### Supplied material
▬▬▬▬▬▬▬▬▬▬
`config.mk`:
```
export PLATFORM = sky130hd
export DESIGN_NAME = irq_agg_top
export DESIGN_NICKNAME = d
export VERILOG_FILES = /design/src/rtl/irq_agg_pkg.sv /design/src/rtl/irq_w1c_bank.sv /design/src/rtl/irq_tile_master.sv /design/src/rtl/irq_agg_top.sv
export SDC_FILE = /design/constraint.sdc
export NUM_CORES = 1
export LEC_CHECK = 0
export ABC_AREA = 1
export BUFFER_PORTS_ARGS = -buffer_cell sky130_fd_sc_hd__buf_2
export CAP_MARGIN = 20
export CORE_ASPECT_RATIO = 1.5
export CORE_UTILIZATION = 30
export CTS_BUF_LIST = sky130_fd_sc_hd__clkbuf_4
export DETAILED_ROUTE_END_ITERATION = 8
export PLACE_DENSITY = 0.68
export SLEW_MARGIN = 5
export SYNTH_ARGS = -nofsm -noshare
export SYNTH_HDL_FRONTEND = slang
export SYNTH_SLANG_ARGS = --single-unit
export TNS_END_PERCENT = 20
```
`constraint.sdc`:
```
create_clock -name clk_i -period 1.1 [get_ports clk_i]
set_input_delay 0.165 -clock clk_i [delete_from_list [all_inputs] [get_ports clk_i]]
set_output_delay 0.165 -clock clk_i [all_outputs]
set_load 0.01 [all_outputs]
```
▬▬▬▬▬▬▬▬▬▬
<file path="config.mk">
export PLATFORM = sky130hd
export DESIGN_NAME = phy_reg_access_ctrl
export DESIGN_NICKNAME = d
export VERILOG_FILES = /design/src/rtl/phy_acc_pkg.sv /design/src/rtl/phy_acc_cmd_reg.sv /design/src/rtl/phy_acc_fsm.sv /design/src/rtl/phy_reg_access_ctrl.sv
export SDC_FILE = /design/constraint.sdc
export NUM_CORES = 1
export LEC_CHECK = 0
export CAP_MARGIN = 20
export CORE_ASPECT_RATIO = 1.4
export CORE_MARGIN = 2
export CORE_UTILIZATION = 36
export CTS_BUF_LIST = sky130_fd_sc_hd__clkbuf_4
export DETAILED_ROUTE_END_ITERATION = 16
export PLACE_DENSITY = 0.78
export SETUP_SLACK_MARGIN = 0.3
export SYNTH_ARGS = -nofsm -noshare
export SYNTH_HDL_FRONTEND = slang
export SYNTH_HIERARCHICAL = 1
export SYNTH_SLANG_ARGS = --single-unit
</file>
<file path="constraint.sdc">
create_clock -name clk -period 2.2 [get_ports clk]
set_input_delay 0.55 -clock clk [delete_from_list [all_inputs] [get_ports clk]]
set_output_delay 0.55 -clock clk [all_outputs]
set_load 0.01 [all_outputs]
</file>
▬▬▬▬▬▬▬▬▬▬
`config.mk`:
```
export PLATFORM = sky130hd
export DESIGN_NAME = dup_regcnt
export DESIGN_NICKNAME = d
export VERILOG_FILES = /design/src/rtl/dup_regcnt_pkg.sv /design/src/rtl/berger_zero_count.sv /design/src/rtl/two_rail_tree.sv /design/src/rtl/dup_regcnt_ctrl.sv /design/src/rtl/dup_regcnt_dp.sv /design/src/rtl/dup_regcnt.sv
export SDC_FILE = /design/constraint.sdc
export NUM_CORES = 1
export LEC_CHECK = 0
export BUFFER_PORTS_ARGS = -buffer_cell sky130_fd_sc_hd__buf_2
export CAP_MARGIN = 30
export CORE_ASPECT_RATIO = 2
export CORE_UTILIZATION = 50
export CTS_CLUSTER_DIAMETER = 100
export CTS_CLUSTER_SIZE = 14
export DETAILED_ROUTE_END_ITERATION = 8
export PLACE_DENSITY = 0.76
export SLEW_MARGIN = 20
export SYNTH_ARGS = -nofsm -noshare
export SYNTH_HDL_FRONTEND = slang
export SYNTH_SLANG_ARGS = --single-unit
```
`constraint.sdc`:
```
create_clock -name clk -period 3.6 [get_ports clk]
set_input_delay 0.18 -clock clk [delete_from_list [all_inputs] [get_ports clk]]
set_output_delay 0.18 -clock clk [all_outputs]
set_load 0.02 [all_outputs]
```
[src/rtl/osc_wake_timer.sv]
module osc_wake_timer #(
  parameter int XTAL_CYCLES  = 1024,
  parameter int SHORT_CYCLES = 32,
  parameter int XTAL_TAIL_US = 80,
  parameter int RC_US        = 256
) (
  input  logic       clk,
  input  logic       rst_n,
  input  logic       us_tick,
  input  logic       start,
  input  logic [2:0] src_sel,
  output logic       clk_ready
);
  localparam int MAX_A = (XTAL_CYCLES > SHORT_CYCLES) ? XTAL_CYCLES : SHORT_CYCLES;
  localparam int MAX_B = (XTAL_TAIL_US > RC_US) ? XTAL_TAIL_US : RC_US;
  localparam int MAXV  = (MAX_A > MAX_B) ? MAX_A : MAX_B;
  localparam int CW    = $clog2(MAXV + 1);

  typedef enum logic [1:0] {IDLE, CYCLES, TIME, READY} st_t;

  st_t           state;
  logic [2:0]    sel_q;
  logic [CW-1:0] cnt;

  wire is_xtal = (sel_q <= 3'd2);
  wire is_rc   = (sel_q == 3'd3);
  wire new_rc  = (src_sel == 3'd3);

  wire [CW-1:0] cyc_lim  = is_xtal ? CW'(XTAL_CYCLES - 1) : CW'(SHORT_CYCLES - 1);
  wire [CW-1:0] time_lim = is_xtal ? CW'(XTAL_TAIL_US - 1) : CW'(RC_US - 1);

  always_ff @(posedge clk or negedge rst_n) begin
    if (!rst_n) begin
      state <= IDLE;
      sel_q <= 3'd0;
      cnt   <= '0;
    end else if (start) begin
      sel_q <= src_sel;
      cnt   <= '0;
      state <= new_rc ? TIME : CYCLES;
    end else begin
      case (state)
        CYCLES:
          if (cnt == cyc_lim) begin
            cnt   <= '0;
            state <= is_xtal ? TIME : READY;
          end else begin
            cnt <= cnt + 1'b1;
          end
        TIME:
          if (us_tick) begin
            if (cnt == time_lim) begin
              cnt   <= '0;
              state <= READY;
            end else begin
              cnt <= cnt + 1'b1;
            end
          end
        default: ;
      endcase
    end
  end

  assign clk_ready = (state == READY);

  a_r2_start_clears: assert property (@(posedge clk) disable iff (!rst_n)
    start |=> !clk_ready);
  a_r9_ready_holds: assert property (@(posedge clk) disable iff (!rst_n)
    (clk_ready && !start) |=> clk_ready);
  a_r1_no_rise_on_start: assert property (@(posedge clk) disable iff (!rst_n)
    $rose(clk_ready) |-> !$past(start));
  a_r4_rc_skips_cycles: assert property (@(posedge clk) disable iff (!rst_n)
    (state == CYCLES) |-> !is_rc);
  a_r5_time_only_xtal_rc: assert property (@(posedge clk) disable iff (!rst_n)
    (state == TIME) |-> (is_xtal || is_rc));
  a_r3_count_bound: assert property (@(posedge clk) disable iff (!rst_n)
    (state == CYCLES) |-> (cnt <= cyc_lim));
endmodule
▬▬▬▬▬▬▬▬▬▬
Within the material above, the line with "parameter int SHORT_CYCLES" opens the range and the line with "if (us_tick) begin" closes it; reproduce that range word for word.

  parameter int SHORT_CYCLES = 32,
  parameter int XTAL_TAIL_US = 80,
  parameter int RC_US        = 256
) (
  input  logic       clk,
  input  logic       rst_n,
  input  logic       us_tick,
  input  logic       start,
  input  logic [2:0] src_sel,
  output logic       clk_ready
);
  localparam int MAX_A = (XTAL_CYCLES > SHORT_CYCLES) ? XTAL_CYCLES : SHORT_CYCLES;
  localparam int MAX_B = (XTAL_TAIL_US > RC_US) ? XTAL_TAIL_US : RC_US;
  localparam int MAXV  = (MAX_A > MAX_B) ? MAX_A : MAX_B;
  localparam int CW    = $clog2(MAXV + 1);

  typedef enum logic [1:0] {IDLE, CYCLES, TIME, READY} st_t;

  st_t           state;
  logic [2:0]    sel_q;
  logic [CW-1:0] cnt;

  wire is_xtal = (sel_q <= 3'd2);
  wire is_rc   = (sel_q == 3'd3);
  wire new_rc  = (src_sel == 3'd3);

  wire [CW-1:0] cyc_lim  = is_xtal ? CW'(XTAL_CYCLES - 1) : CW'(SHORT_CYCLES - 1);
  wire [CW-1:0] time_lim = is_xtal ? CW'(XTAL_TAIL_US - 1) : CW'(RC_US - 1);

  always_ff @(posedge clk or negedge rst_n) begin
    if (!rst_n) begin
      state <= IDLE;
      sel_q <= 3'd0;
      cnt   <= '0;
    end else if (start) begin
      sel_q <= src_sel;
      cnt   <= '0;
      state <= new_rc ? TIME : CYCLES;
    end else begin
      case (state)
        CYCLES:
          if (cnt == cyc_lim) begin
            cnt   <= '0;
            state <= is_xtal ? TIME : READY;
          end else begin
            cnt <= cnt + 1'b1;
          end
        TIME:
          if (us_tick) begin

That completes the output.